(Records from a collection)
________________
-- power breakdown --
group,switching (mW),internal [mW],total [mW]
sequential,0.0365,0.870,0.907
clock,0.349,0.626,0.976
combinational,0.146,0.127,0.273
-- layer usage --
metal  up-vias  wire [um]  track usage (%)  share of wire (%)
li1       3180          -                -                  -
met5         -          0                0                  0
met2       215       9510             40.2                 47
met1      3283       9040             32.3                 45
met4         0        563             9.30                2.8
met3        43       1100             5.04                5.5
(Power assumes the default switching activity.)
File: src/rtl/rotr_barrel.sv
// Module: rotr_barrel
// Logarithmic rotate-right network. In narrow mode it rotates within the
// low NARROW_W bits and zero-fills the upper bits. A zero count is the
// identity, and no stage shifts by the full width.
// Assumes: in narrow mode, count bits at or above log2(NARROW_W) are zero.
module rotr_barrel #(
    parameter int DATA_W   = 64,
    parameter int NARROW_W = 32,
    localparam int CNT_W   = $clog2(DATA_W),
    localparam int NCNT_W  = $clog2(NARROW_W),
    localparam int PAD_W   = DATA_W - NARROW_W
) (
    input  logic [DATA_W-1:0] data_i,
    input  logic [CNT_W-1:0]  cnt_i,
    input  logic              narrow_i,
    output logic [DATA_W-1:0] data_o
);

    logic [DATA_W-1:0] stg [CNT_W+1];

    // Stage 0: drop the upper half for narrow operands
    always_comb begin
        stg[0] = narrow_i ? {{PAD_W{1'b0}}, data_i[NARROW_W-1:0]} : data_i;
    end

    for (genvar k = 0; k < CNT_W; k++) begin : g_stage
        localparam int AMT = 1 << k;
        logic [DATA_W-1:0] wide_rot;
        logic [DATA_W-1:0] narrow_rot;

        assign wide_rot = {stg[k][AMT-1:0], stg[k][DATA_W-1:AMT]};

        if (k < NCNT_W) begin : g_nrot
            assign narrow_rot = {{PAD_W{1'b0}}, stg[k][AMT-1:0], stg[k][NARROW_W-1:AMT]};
        end else begin : g_npass
            assign narrow_rot = stg[k];
        end

        // Apply this power-of-two step when its count bit is set
        always_comb begin
            if (cnt_i[k]) begin
                stg[k+1] = narrow_i ? narrow_rot : wide_rot;
            end else begin
                stg[k+1] = stg[k];
            end
        end
    end

    assign data_o = stg[CNT_W];

endmodule

File: src/rtl/rotr_unit.sv
// Module: rotr_unit (top)
// Rotate-right-by-immediate slice. Operands are captured on start_i, and the
// result or the fault appears one clock later. The flag write enable is never set.
// Assumes: synchronous active-low reset; result is zero on a fault.
module rotr_unit #(
    parameter int DATA_W   = 64,
    parameter int NARROW_W = 32,
    parameter int IMM_W    = 8,
    localparam int CNT_W   = $clog2(DATA_W)
) (
    input  logic              clk,
    input  logic              rst_n,
    input  logic              start_i,
    input  logic [DATA_W-1:0] src_i,
    input  logic [IMM_W-1:0]  imm_i,
    input  logic [1:0]        mode_i,
    input  logic              vex_w_i,
    input  logic              vex_l_i,
    output logic [DATA_W-1:0] result_o,
    output logic              valid_o,
    output logic              fault_o,
    output logic              flag_wr_en_o
);

    logic              narrow;
    logic [CNT_W-1:0]  cnt;
    logic              illegal;
    logic [DATA_W-1:0] rotated;

    rotr_decode #(
        .DATA_W  (DATA_W),
        .NARROW_W(NARROW_W),
        .IMM_W   (IMM_W)
    ) i_decode (
        .mode_i   (mode_i),
        .vex_w_i  (vex_w_i),
        .vex_l_i  (vex_l_i),
        .imm_i    (imm_i),
        .narrow_o (narrow),
        .cnt_o    (cnt),
        .fault_o  (illegal),
        .flag_we_o(flag_wr_en_o)
    );

    rotr_barrel #(
        .DATA_W  (DATA_W),
        .NARROW_W(NARROW_W)
    ) i_barrel (
        .data_i  (src_i),
        .cnt_i   (cnt),
        .narrow_i(narrow),
        .data_o  (rotated)
    );

    // Output register: capture the outcome on start, hold it otherwise
    always_ff @(posedge clk) begin
        if (!rst_n) begin
            result_o <= '0;
            valid_o  <= 1'b0;
            fault_o  <= 1'b0;
        end else begin
            valid_o <= start_i && !illegal;
            fault_o <= start_i && illegal;
            if (start_i) begin
                result_o <= illegal ? '0 : rotated;
            end
        end
    end

endmodule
________________
### What the task requires:
Exactly as they appear above, transcribe the records in full.

### Answer to this problem:
-- power breakdown --
group,switching (mW),internal [mW],total [mW]
sequential,0.0365,0.870,0.907
clock,0.349,0.626,0.976
combinational,0.146,0.127,0.273
-- layer usage --
metal  up-vias  wire [um]  track usage (%)  share of wire (%)
li1       3180          -                -                  -
met5         -          0                0                  0
met2       215       9510             40.2                 47
met1      3283       9040             32.3                 45
met4         0        563             9.30                2.8
met3        43       1100             5.04                5.5
(Power assumes the default switching activity.)
File: src/rtl/rotr_barrel.sv
// Module: rotr_barrel
// Logarithmic rotate-right network. In narrow mode it rotates within the
// low NARROW_W bits and zero-fills the upper bits. A zero count is the
// identity, and no stage shifts by the full width.
// Assumes: in narrow mode, count bits at or above log2(NARROW_W) are zero.
module rotr_barrel #(
    parameter int DATA_W   = 64,
    parameter int NARROW_W = 32,
    localparam int CNT_W   = $clog2(DATA_W),
    localparam int NCNT_W  = $clog2(NARROW_W),
    localparam int PAD_W   = DATA_W - NARROW_W
) (
    input  logic [DATA_W-1:0] data_i,
    input  logic [CNT_W-1:0]  cnt_i,
    input  logic              narrow_i,
    output logic [DATA_W-1:0] data_o
);

    logic [DATA_W-1:0] stg [CNT_W+1];

    // Stage 0: drop the upper half for narrow operands
    always_comb begin
        stg[0] = narrow_i ? {{PAD_W{1'b0}}, data_i[NARROW_W-1:0]} : data_i;
    end

    for (genvar k = 0; k < CNT_W; k++) begin : g_stage
        localparam int AMT = 1 << k;
        logic [DATA_W-1:0] wide_rot;
        logic [DATA_W-1:0] narrow_rot;

        assign wide_rot = {stg[k][AMT-1:0], stg[k][DATA_W-1:AMT]};

        if (k < NCNT_W) begin : g_nrot
            assign narrow_rot = {{PAD_W{1'b0}}, stg[k][AMT-1:0], stg[k][NARROW_W-1:AMT]};
        end else begin : g_npass
            assign narrow_rot = stg[k];
        end

        // Apply this power-of-two step when its count bit is set
        always_comb begin
            if (cnt_i[k]) begin
                stg[k+1] = narrow_i ? narrow_rot : wide_rot;
            end else begin
                stg[k+1] = stg[k];
            end
        end
    end

    assign data_o = stg[CNT_W];

endmodule

File: src/rtl/rotr_unit.sv
// Module: rotr_unit (top)
// Rotate-right-by-immediate slice. Operands are captured on start_i, and the
// result or the fault appears one clock later. The flag write enable is never set.
// Assumes: synchronous active-low reset; result is zero on a fault.
module rotr_unit #(
    parameter int DATA_W   = 64,
    parameter int NARROW_W = 32,
    parameter int IMM_W    = 8,
    localparam int CNT_W   = $clog2(DATA_W)
) (
    input  logic              clk,
    input  logic              rst_n,
    input  logic              start_i,
    input  logic [DATA_W-1:0] src_i,
    input  logic [IMM_W-1:0]  imm_i,
    input  logic [1:0]        mode_i,
    input  logic              vex_w_i,
    input  logic              vex_l_i,
    output logic [DATA_W-1:0] result_o,
    output logic              valid_o,
    output logic              fault_o,
    output logic              flag_wr_en_o
);

    logic              narrow;
    logic [CNT_W-1:0]  cnt;
    logic              illegal;
    logic [DATA_W-1:0] rotated;

    rotr_decode #(
        .DATA_W  (DATA_W),
        .NARROW_W(NARROW_W),
        .IMM_W   (IMM_W)
    ) i_decode (
        .mode_i   (mode_i),
        .vex_w_i  (vex_w_i),
        .vex_l_i  (vex_l_i),
        .imm_i    (imm_i),
        .narrow_o (narrow),
        .cnt_o    (cnt),
        .fault_o  (illegal),
        .flag_we_o(flag_wr_en_o)
    );

    rotr_barrel #(
        .DATA_W  (DATA_W),
        .NARROW_W(NARROW_W)
    ) i_barrel (
        .data_i  (src_i),
        .cnt_i   (cnt),
        .narrow_i(narrow),
        .data_o  (rotated)
    );

    // Output register: capture the outcome on start, hold it otherwise
    always_ff @(posedge clk) begin
        if (!rst_n) begin
            result_o <= '0;
            valid_o  <= 1'b0;
            fault_o  <= 1'b0;
        end else begin
            valid_o <= start_i && !illegal;
            fault_o <= start_i && illegal;
            if (start_i) begin
                result_o <= illegal ? '0 : rotated;
            end
        end
    end

endmodule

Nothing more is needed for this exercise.